In early 2010, the Company acquired the 8,317 hectare Ağı Dağı and Kirazlı gold development projects in Turkey, which contain established mineral resources and several highly prospective exploration targets. In June 2012, the Company published a positive preliminary feasibility study for the Ağı Dağı and Kirazlı projects, showing total life of mine production of 1.5 million ounces of gold and 4.9 million ounces of silver. In addition, the Company owns the Çamyurt exploration project located approximately three kilometres (“km”) southeast of Ağı Dağı. In June 2012, the Company released an initial inferred mineral resource estimate for the Çamyurt project of 24.6 million tonnes grading 0.81 g/t Au and 4.77 g/t Ag for 640,000 ounces of gold and 3.8 million ounces of silver.

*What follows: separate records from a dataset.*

### src/flat_wrapper.sv
// flat-port wrapper written by rule: the top's interface ports become plain ports
module register_file_scoreboard_flat 
#(
   parameter int DATA_WIDTH = 32,
   parameter int ADDR_WIDTH = 5,
   parameter int NUM_READ   = 2,
   parameter int ZERO_REG   = 1
)
  (clk, reset_n, bus_write_enable, bus_address_write, bus_value_write, bus_address_read, bus_reserve_enable, bus_address_reserve, bus_flush, bus_value_read, bus_busy_read, bus_busy_count);
  register_file_scoreboard_if #(.DATA_WIDTH(DATA_WIDTH), .ADDR_WIDTH(ADDR_WIDTH), .NUM_READ(NUM_READ)) bus_i ();
  input logic clk;
  input logic reset_n;
  input wire logic [$bits(bus_i.write_enable)-1:0] bus_write_enable;
  input wire logic [$bits(bus_i.address_write)-1:0] bus_address_write;
  input wire logic [$bits(bus_i.value_write)-1:0] bus_value_write;
  input wire logic [$bits(bus_i.address_read)-1:0] bus_address_read;
  input wire logic [$bits(bus_i.reserve_enable)-1:0] bus_reserve_enable;
  input wire logic [$bits(bus_i.address_reserve)-1:0] bus_address_reserve;
  input wire logic [$bits(bus_i.flush)-1:0] bus_flush;
  output wire logic [$bits(bus_i.value_read)-1:0] bus_value_read;
  output wire logic [$bits(bus_i.busy_read)-1:0] bus_busy_read;
  output wire logic [$bits(bus_i.busy_count)-1:0] bus_busy_count;
  assign bus_i.write_enable = bus_write_enable;
  assign bus_i.address_write = bus_address_write;
  assign bus_i.value_write = bus_value_write;
  assign bus_i.address_read = bus_address_read;
  assign bus_i.reserve_enable = bus_reserve_enable;
  assign bus_i.address_reserve = bus_address_reserve;
  assign bus_i.flush = bus_flush;
  assign bus_value_read = bus_i.value_read;
  assign bus_busy_read = bus_i.busy_read;
  assign bus_busy_count = bus_i.busy_count;
  register_file_scoreboard #(.DATA_WIDTH(DATA_WIDTH), .ADDR_WIDTH(ADDR_WIDTH), .NUM_READ(NUM_READ), .ZERO_REG(ZERO_REG)) u_core (.clk(clk), .reset_n(reset_n), .bus(bus_i));
endmodule
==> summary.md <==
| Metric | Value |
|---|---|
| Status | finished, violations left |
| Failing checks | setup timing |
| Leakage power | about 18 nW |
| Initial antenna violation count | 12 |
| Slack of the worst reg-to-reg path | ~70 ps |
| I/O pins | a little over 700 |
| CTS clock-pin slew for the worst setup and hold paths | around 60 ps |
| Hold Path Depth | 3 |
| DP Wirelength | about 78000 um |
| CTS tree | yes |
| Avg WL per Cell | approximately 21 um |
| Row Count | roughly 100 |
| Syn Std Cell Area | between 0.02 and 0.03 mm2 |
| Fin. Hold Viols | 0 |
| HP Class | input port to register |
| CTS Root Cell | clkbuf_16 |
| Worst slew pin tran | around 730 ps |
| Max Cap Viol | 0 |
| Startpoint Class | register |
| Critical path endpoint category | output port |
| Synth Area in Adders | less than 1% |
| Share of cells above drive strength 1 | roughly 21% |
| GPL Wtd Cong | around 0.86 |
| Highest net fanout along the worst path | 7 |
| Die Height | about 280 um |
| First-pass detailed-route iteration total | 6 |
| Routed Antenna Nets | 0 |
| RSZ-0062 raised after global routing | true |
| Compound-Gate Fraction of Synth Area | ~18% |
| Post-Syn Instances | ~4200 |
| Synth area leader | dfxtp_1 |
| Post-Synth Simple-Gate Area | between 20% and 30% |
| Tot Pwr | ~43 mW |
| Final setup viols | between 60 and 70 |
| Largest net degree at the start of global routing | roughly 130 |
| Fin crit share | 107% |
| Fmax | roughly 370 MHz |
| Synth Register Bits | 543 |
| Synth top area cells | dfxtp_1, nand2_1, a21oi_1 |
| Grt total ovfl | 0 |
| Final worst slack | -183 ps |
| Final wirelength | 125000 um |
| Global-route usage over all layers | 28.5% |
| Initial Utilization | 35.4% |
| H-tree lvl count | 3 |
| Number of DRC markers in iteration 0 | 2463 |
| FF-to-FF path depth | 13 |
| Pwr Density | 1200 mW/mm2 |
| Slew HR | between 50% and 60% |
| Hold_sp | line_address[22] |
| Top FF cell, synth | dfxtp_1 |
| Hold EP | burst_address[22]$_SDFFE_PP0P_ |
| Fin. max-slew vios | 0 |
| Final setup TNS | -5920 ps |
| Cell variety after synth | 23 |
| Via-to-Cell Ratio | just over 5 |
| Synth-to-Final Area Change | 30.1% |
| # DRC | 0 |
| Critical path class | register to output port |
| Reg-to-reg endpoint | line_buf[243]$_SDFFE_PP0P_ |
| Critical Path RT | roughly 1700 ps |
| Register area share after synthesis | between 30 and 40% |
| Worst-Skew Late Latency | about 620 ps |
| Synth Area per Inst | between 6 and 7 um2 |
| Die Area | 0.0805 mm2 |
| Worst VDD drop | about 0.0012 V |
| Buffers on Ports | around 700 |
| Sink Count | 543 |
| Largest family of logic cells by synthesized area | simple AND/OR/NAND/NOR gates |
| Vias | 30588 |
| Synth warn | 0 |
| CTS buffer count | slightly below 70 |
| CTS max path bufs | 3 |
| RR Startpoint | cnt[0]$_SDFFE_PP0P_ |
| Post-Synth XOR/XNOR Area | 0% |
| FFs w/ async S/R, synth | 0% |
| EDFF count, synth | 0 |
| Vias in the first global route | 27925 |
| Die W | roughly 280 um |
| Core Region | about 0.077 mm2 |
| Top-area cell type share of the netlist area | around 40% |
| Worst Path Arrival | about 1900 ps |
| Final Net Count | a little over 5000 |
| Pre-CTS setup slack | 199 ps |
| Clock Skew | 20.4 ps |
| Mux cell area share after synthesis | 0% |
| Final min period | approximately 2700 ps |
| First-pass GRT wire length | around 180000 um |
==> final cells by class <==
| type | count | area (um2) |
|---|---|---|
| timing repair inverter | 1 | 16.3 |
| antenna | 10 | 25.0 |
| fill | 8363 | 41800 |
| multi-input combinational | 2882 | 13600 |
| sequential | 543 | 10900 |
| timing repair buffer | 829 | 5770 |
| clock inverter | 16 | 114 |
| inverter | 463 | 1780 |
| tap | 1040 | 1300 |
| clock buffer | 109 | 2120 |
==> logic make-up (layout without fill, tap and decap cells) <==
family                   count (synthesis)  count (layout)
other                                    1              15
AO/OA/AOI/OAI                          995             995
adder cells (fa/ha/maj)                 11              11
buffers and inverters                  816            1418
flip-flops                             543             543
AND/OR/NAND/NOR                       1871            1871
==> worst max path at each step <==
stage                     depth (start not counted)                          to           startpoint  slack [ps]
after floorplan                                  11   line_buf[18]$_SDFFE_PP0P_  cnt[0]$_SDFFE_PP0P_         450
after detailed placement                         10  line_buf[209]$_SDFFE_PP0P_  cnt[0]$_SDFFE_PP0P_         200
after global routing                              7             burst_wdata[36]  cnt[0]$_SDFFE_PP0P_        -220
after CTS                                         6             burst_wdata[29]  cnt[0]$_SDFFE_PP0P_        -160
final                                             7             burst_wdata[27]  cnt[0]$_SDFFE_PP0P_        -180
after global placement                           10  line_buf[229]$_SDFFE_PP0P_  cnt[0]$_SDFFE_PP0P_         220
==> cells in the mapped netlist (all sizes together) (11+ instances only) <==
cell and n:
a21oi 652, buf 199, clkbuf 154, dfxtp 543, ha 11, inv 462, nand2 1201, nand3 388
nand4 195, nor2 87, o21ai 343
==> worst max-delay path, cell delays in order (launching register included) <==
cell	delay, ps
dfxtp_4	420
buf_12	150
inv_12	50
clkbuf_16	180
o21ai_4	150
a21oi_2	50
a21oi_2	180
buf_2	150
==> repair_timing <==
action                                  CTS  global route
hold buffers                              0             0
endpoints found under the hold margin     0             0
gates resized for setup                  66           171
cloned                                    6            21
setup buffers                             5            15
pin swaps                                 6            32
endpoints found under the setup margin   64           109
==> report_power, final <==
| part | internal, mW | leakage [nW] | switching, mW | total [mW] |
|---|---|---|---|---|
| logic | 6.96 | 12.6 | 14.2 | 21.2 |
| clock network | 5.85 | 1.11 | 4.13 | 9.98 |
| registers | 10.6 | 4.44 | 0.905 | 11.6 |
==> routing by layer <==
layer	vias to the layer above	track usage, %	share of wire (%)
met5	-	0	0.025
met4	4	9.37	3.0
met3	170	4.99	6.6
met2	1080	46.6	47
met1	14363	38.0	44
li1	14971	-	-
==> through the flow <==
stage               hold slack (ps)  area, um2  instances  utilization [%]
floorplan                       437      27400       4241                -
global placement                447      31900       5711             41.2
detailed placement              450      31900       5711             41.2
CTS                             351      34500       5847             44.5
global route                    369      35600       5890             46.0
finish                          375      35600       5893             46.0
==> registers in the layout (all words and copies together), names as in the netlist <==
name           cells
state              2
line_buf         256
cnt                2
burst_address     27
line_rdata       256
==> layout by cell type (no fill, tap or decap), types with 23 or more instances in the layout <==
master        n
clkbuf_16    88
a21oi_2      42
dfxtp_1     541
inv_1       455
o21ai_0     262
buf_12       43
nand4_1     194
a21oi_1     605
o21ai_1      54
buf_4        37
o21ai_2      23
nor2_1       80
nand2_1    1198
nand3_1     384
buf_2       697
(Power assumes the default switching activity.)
## config.mk

```make
export PLATFORM = sky130hd
export DESIGN_NAME = seg_byte_source
export DESIGN_NICKNAME = d
export VERILOG_FILES = /design/src/rtl/seg_pkg.sv /design/src/rtl/hex_to_seg.sv /design/src/rtl/seg_byte_source.sv
export SDC_FILE = /design/constraint.sdc
export NUM_CORES = 1
export LEC_CHECK = 0
export BUFFER_PORTS_ARGS = -buffer_cell sky130_fd_sc_hd__buf_4
export CAP_MARGIN = 40
export CORE_UTILIZATION = 49
export DETAILED_ROUTE_END_ITERATION = 7
export GPL_TIMING_DRIVEN = 0
export HOLD_SLACK_MARGIN = 0.12
export PLACE_DENSITY = 0.75
export SKIP_LAST_GASP = 1
export SLEW_MARGIN = 20
export SYNTH_ARGS = -nofsm -noshare
export SYNTH_HDL_FRONTEND = slang
export SYNTH_SLANG_ARGS = --single-unit
```

## constraint.sdc

```tcl
create_clock -name clk -period 2.1 [get_ports clk]
set_clock_uncertainty 0.15 [all_clocks]
set_input_delay 0.105 -clock clk [delete_from_list [all_inputs] [get_ports clk]]
set_output_delay 0.105 -clock clk [all_outputs]
set_load 0.05 [all_outputs]
```
File: src/rtl/prio_event_queue.sv
// Event queue behind a 74LS148-style priority encoder.
// Synchronises {gs,q,eo}, filters the code for stability, pushes one event
// per accepted request into a FWFT FIFO drained by a valid/ready consumer.
// Optional feature macro: PEQ_TIMESTAMP_EN (adds TS_W timestamp per entry and evt_ts port).
// Ports:
//   clk, rst_n          : clock, async active-low reset
//   enc_q/enc_gs/enc_eo : raw encoder outputs (active low, asynchronous)
//   evt_ready           : consumer takes head event
//   evt_valid/evt_code  : FIFO non-empty / head code (0 when empty)
//   enc_idle            : synchronised ~eo
//   ovf, ovf_clr        : sticky drop flag and its clear
//   evt_ts              : head timestamp (PEQ_TIMESTAMP_EN only)
module prio_event_queue
  import peq_pkg::*;
#(
  parameter int unsigned STABLE_CYCLES = 4,
  parameter int unsigned DEPTH         = 4
`ifdef PEQ_TIMESTAMP_EN
  ,parameter int unsigned TS_W         = 16
`endif
) (
  input  logic             clk,
  input  logic             rst_n,
  input  logic [ENC_W-1:0] enc_q,
  input  logic             enc_gs,
  input  logic             enc_eo,
  input  logic             evt_ready,
  output logic             evt_valid,
  output logic [ENC_W-1:0] evt_code,
  output logic             enc_idle,
  output logic             ovf,
  input  logic             ovf_clr
`ifdef PEQ_TIMESTAMP_EN
  ,output logic [TS_W-1:0] evt_ts
`endif
);

  localparam int unsigned SYNC_W = ENC_W + 2;
  localparam int unsigned CNT_W  = (STABLE_CYCLES > 1) ? $clog2(STABLE_CYCLES) : 1;
  localparam logic [CNT_W-1:0] CNT_LAST = CNT_W'(STABLE_CYCLES - 1);
`ifdef PEQ_TIMESTAMP_EN
  localparam int unsigned FIFO_W = ENC_W + TS_W;
`else
  localparam int unsigned FIFO_W = ENC_W;
`endif

  // 2-FF synchroniser; reset to all-ones so the encoder looks inactive.
  logic [SYNC_W-1:0] sync1_q, sync2_q;
  logic              gs_s, eo_s;
  peq_code_t         q_s;

  always_ff @(posedge clk or negedge rst_n) begin
    if (!rst_n) begin
      sync1_q <= '1;
      sync2_q <= '1;
    end else begin
      sync1_q <= {enc_gs, enc_q, enc_eo};
      sync2_q <= sync1_q;
    end
  end

  assign gs_s     = sync2_q[SYNC_W-1];
  assign q_s      = sync2_q[ENC_W:1];
  assign eo_s     = sync2_q[0];
  assign enc_idle = ~eo_s;

  // Stability filter: state register.
  peq_state_t       state_q, state_d;
  peq_code_t        cand_q, cand_d;
  logic [CNT_W-1:0] cnt_q, cnt_d;
  logic             push_c;

  always_ff @(posedge clk or negedge rst_n) begin
    if (!rst_n) begin
      state_q <= IDLE;
      cand_q  <= '1;
      cnt_q   <= '0;
    end else begin
      state_q <= state_d;
      cand_q  <= cand_d;
      cnt_q   <= cnt_d;
    end
  end

  // Stability filter: next state. Any code change restarts the count.
  always_comb begin
    state_d = state_q;
    cand_d  = cand_q;
    cnt_d   = cnt_q;
    case (state_q)
      IDLE: begin
        if (!gs_s) begin
          state_d = SETTLE;
          cand_d  = q_s;
          cnt_d   = '0;
        end
      end
      SETTLE: begin
        if (gs_s) begin
          state_d = IDLE;
        end else if (q_s != cand_q) begin
          cand_d = q_s;
          cnt_d  = '0;
        end else if (cnt_q == CNT_LAST) begin
          state_d = HELD;
        end else begin
          cnt_d = cnt_q + CNT_W'(1);
        end
      end
      HELD: begin
        if (gs_s) begin
          state_d = IDLE;
        end else if (q_s != cand_q) begin
          state_d = SETTLE;
          cand_d  = q_s;
          cnt_d   = '0;
        end
      end
      default: state_d = IDLE;
    endcase
  end

  // Stability filter: output decode (one push on the SETTLE->HELD step).
  always_comb begin
    push_c = 1'b0;
    if (state_q == SETTLE && !gs_s && q_s == cand_q && cnt_q == CNT_LAST) push_c = 1'b1;
  end

  // Registered push request and code into the FIFO.
  logic      push_q;
  peq_code_t push_code_q;

  always_ff @(posedge clk or negedge rst_n) begin
    if (!rst_n) begin
      push_q      <= 1'b0;
      push_code_q <= '0;
    end else begin
      push_q      <= push_c;
      push_code_q <= q_to_code(cand_q);
    end
  end

  logic [FIFO_W-1:0] fifo_wdata, fifo_rdata;
  logic              fifo_full, fifo_empty, pop;

`ifdef PEQ_TIMESTAMP_EN
  // Free-running timestamp, sampled on the cycle the entry is written.
  logic [TS_W-1:0] ts_q;

  always_ff @(posedge clk or negedge rst_n) begin
    if (!rst_n) ts_q <= '0;
    else        ts_q <= ts_q + TS_W'(1);
  end

  assign fifo_wdata = {ts_q, push_code_q};
  assign evt_ts     = fifo_rdata[FIFO_W-1:ENC_W];
`else
  assign fifo_wdata = push_code_q;
`endif

  assign pop       = evt_ready && !fifo_empty;
  assign evt_valid = !fifo_empty;
  assign evt_code  = fifo_rdata[ENC_W-1:0];

  peq_fifo #(
    .WIDTH (FIFO_W),
    .DEPTH (DEPTH)
  ) u_fifo (
    .clk     (clk),
    .rst_n   (rst_n),
    .push_i  (push_q),
    .data_i  (fifo_wdata),
    .pop_i   (pop),
    .data_o  (fifo_rdata),
    .full_o  (fifo_full),
    .empty_o (fifo_empty)
  );

  // Sticky overflow; a drop in the same cycle as a clear keeps it set.
  logic ovf_q, ovf_d;

  always_comb begin
    ovf_d = ovf_q;
    if (ovf_clr) ovf_d = 1'b0;
    if (push_q && fifo_full && !pop) ovf_d = 1'b1;
  end

  always_ff @(posedge clk or negedge rst_n) begin
    if (!rst_n) ovf_q <= 1'b0;
    else        ovf_q <= ovf_d;
  end

  assign ovf = ovf_q;

endmodule

File: config.mk
export PLATFORM = sky130hd
export DESIGN_NAME = prio_event_queue
export DESIGN_NICKNAME = d
export VERILOG_FILES = /design/src/rtl/peq_pkg.sv /design/src/rtl/peq_fifo.sv /design/src/rtl/prio_event_queue.sv
export SDC_FILE = /design/constraint.sdc
export NUM_CORES = 1
export LEC_CHECK = 0
export CAP_MARGIN = 10
export CORE_ASPECT_RATIO = 1.4
export CORE_UTILIZATION = 40
export CTS_BUF_LIST = sky130_fd_sc_hd__clkbuf_8
export DETAILED_ROUTE_END_ITERATION = 7
export PLACE_DENSITY = 0.7
export SETUP_SLACK_MARGIN = 0.5
export SYNTH_ARGS = -nofsm -noshare
export SYNTH_HDL_FRONTEND = slang
export SYNTH_SLANG_ARGS = --single-unit
File: constraint.sdc
create_clock -name clk -period 2.7 [get_ports clk]
set_input_delay 0.54 -clock clk [delete_from_list [all_inputs] [get_ports clk]]
set_output_delay 0.54 -clock clk [all_outputs]
set_load 0.05 [all_outputs]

Measured and indicated mineral resources at Ağı Dağı and Kirazlı (reported at a 0.2 g/t Au cut-off) at December 31, 2012 total 126.3 million tonnes grading 0.60 g/t Au and 4.86 g/t silver (“Ag”) for approximately 2.4 million ounces of gold and 19.7 million ounces of silver. Inferred mineral resources total 25.6 million tonnes grading 0.46 g/t Au and 4.02 g/t Ag, for approximately 0.4 million contained ounces of gold and 3.3 million contained ounces of silver.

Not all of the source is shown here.